## Dataset excerpts

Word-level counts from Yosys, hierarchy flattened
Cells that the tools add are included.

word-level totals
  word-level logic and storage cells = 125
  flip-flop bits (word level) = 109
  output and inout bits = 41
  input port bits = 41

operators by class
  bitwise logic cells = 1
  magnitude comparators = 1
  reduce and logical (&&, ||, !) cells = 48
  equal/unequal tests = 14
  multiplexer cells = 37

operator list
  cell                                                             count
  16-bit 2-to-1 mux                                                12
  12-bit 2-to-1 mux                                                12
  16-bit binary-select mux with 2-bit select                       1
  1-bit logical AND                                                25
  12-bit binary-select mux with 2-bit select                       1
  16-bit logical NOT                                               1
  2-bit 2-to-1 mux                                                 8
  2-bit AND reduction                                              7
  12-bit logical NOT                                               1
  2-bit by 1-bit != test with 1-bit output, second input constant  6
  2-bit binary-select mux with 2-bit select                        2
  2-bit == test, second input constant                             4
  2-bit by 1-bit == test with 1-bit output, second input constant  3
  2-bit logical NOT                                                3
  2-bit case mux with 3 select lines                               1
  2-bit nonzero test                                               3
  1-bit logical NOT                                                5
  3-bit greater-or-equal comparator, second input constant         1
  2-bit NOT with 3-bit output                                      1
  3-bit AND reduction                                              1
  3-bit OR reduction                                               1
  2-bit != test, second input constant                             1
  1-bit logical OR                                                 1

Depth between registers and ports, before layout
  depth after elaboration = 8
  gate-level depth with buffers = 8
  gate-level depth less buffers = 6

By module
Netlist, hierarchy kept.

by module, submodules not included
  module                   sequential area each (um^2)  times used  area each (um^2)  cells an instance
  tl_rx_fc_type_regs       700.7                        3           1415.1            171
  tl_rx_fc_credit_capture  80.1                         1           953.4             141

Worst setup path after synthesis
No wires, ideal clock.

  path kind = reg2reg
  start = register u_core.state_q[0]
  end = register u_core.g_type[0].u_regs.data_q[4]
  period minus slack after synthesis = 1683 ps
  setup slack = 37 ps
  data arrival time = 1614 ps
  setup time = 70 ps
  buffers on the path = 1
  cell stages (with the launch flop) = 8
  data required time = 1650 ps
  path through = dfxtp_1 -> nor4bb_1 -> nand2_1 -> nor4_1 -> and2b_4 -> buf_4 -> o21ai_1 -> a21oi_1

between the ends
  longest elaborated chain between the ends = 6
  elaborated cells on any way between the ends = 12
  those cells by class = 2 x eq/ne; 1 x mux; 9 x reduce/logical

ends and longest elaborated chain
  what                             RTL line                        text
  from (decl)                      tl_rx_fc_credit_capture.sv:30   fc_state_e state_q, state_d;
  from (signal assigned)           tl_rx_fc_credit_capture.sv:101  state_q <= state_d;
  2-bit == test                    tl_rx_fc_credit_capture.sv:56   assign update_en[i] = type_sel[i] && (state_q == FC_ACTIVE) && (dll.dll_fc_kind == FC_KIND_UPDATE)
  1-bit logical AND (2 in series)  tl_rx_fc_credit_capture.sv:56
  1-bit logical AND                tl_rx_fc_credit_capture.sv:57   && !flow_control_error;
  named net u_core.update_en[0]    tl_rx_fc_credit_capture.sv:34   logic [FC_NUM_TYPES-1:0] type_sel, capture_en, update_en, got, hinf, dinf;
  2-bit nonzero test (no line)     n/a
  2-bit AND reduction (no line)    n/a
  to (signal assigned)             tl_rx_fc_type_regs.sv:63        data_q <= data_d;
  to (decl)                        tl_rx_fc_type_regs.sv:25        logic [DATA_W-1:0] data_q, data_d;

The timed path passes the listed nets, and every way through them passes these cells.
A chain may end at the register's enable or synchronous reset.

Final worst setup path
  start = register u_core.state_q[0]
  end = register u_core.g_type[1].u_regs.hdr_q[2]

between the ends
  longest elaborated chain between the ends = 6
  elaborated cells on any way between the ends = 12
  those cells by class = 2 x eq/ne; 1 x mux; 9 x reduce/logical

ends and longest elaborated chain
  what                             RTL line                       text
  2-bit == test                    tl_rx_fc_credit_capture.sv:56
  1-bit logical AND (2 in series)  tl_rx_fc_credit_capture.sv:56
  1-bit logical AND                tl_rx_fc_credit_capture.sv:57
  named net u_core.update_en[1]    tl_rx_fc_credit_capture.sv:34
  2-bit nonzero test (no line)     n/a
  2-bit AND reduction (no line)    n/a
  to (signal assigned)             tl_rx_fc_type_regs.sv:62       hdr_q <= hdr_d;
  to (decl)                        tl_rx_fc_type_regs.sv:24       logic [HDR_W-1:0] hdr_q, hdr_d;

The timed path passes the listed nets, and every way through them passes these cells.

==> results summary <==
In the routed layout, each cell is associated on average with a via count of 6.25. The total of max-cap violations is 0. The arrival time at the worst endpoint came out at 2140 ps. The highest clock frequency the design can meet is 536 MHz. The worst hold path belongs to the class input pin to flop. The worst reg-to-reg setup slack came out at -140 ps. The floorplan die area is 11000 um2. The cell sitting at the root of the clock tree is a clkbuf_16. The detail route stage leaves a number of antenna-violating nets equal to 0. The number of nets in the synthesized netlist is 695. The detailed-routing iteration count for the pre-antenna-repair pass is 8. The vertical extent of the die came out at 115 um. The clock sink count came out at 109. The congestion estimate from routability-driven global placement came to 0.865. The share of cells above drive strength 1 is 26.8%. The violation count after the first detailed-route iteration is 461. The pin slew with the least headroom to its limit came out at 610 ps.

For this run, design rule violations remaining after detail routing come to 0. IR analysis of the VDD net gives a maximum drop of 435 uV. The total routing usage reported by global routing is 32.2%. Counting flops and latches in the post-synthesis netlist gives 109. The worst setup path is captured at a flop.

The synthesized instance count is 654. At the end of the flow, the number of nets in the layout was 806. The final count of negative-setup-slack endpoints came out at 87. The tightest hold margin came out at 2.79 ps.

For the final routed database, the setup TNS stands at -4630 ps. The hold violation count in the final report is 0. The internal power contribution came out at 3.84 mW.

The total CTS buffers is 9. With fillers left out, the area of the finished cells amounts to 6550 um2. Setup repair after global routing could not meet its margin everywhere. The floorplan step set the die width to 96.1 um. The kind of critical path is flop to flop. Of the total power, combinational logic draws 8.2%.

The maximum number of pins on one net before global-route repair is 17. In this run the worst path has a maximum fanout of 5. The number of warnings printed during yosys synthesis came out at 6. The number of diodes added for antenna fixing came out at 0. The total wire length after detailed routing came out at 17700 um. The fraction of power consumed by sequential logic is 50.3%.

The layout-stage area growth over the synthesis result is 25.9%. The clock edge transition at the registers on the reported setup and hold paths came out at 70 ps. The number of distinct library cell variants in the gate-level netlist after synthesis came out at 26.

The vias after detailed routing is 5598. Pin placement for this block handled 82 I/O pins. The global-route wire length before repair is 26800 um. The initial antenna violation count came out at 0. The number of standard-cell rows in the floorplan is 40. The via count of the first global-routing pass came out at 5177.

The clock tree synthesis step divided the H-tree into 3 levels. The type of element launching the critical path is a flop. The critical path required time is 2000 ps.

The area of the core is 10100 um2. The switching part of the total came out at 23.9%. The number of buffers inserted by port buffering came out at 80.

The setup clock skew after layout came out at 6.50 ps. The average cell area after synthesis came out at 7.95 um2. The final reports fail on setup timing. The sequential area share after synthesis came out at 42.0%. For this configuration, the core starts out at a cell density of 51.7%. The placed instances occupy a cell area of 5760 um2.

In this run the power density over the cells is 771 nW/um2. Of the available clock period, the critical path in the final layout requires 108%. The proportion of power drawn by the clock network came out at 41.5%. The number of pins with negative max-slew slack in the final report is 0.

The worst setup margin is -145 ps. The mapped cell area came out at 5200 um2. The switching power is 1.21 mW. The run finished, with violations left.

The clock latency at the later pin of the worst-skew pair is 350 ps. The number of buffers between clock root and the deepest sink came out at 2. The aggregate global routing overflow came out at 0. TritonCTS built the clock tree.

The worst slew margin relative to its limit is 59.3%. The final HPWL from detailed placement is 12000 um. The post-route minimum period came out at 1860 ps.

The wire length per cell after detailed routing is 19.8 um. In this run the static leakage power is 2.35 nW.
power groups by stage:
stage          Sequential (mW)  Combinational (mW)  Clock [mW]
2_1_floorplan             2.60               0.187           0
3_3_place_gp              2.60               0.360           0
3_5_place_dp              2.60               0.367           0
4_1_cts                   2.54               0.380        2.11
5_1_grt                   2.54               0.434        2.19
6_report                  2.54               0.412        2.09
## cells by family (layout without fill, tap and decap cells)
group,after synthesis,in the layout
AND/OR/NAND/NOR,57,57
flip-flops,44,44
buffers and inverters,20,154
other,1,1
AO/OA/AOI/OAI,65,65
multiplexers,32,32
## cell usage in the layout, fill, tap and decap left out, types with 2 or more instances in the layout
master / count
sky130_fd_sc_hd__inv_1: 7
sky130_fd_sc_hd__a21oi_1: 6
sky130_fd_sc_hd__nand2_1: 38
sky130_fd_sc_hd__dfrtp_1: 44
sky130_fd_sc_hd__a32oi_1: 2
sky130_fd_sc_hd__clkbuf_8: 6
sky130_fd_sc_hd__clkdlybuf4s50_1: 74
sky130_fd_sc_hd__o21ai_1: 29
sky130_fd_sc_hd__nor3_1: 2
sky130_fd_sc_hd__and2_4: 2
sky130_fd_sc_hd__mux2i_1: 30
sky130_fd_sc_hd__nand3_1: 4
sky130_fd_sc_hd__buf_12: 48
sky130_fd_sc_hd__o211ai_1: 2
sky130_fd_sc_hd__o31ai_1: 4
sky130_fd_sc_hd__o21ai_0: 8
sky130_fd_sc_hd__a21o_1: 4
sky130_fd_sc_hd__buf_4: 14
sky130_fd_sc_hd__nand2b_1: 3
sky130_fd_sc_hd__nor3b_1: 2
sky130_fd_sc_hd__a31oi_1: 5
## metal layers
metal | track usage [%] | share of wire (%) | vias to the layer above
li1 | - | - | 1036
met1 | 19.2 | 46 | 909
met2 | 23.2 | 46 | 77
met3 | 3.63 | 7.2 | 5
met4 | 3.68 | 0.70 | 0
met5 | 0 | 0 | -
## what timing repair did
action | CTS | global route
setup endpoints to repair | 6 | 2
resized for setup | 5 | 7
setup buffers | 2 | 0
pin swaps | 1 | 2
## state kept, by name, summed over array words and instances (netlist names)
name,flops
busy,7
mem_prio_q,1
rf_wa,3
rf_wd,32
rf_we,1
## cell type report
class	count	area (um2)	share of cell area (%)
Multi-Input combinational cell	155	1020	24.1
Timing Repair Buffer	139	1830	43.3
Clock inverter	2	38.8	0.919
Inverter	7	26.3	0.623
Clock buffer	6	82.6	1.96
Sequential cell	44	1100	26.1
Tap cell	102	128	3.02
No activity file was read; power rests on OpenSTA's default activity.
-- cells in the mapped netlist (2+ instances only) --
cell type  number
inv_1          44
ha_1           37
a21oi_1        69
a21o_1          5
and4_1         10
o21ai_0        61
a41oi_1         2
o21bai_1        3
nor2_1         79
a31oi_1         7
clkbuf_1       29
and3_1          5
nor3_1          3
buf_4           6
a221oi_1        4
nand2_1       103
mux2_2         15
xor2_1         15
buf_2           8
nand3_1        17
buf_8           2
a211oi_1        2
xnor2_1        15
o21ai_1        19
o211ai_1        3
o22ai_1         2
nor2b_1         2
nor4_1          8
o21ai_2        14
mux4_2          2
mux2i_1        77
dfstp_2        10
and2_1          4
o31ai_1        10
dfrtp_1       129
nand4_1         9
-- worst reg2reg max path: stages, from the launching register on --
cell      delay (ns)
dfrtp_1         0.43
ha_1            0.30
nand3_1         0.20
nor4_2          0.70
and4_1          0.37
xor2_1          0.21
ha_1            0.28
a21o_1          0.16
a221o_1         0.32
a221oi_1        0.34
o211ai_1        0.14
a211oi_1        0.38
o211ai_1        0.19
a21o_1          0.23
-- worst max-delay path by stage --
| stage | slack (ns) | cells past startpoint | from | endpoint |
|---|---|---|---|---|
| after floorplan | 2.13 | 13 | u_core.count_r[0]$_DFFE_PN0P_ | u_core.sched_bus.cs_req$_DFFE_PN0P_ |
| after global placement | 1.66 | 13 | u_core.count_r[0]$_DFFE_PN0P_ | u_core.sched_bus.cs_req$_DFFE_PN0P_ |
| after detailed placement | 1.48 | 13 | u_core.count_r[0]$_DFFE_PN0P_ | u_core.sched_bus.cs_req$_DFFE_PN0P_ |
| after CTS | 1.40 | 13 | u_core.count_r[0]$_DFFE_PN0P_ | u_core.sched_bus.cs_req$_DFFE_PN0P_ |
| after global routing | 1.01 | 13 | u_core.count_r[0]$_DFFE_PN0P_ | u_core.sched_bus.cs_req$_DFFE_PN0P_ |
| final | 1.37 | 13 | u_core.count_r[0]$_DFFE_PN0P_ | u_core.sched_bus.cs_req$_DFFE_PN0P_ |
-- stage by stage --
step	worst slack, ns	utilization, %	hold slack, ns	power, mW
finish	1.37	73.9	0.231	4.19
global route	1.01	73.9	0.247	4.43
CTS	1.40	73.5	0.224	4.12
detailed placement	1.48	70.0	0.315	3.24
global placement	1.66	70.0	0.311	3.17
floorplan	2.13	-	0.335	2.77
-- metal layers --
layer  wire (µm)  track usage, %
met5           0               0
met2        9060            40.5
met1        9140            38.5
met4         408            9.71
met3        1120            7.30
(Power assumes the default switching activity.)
**config.mk**
```make
export PLATFORM = sky130hd
export DESIGN_NAME = universal_register_n
export DESIGN_NICKNAME = d
export VERILOG_FILES = /design/src/rtl/universal_register_n.sv
export SDC_FILE = /design/constraint.sdc
export NUM_CORES = 1
export LEC_CHECK = 0
export BUFFER_PORTS_ARGS = -buffer_cell sky130_fd_sc_hd__buf_4
export CAP_MARGIN = 15
export CORE_MARGIN = 8
export CORE_UTILIZATION = 45
export CTS_CLUSTER_DIAMETER = 30
export DETAILED_ROUTE_END_ITERATION = 16
export PLACE_DENSITY = 0.82
export SLEW_MARGIN = 30
export SYNTH_ARGS = -nofsm -noshare
export SYNTH_HDL_FRONTEND = slang
export SYNTH_SLANG_ARGS = --single-unit
```
**constraint.sdc**
```tcl
create_clock -name clk -period 1.9 [get_ports clk]
set_input_delay 0.38 -clock clk [delete_from_list [all_inputs] [get_ports clk]]
set_output_delay 0.38 -clock clk [all_outputs]
set_load 0.005 [all_outputs]
```
$ cat src/rtl/countermod_pkg.sv
// Shared types for the modulo-N counter: count modes and bounce direction states.
package countermod_pkg;

  typedef enum logic [1:0] {
    UP     = 2'b00,
    DOWN   = 2'b01,
    BOUNCE = 2'b10,
    HOLD   = 2'b11
  } mode_t;

  typedef enum logic {
    DOWN_S = 1'b0,
    UP_S   = 1'b1
  } dir_state_t;

endpackage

## Work item
Above are some records. Copy each of their lines that holds the string "what".

## Result for this exercise
  what                             RTL line                        text
  what                             RTL line                       text
## what timing repair did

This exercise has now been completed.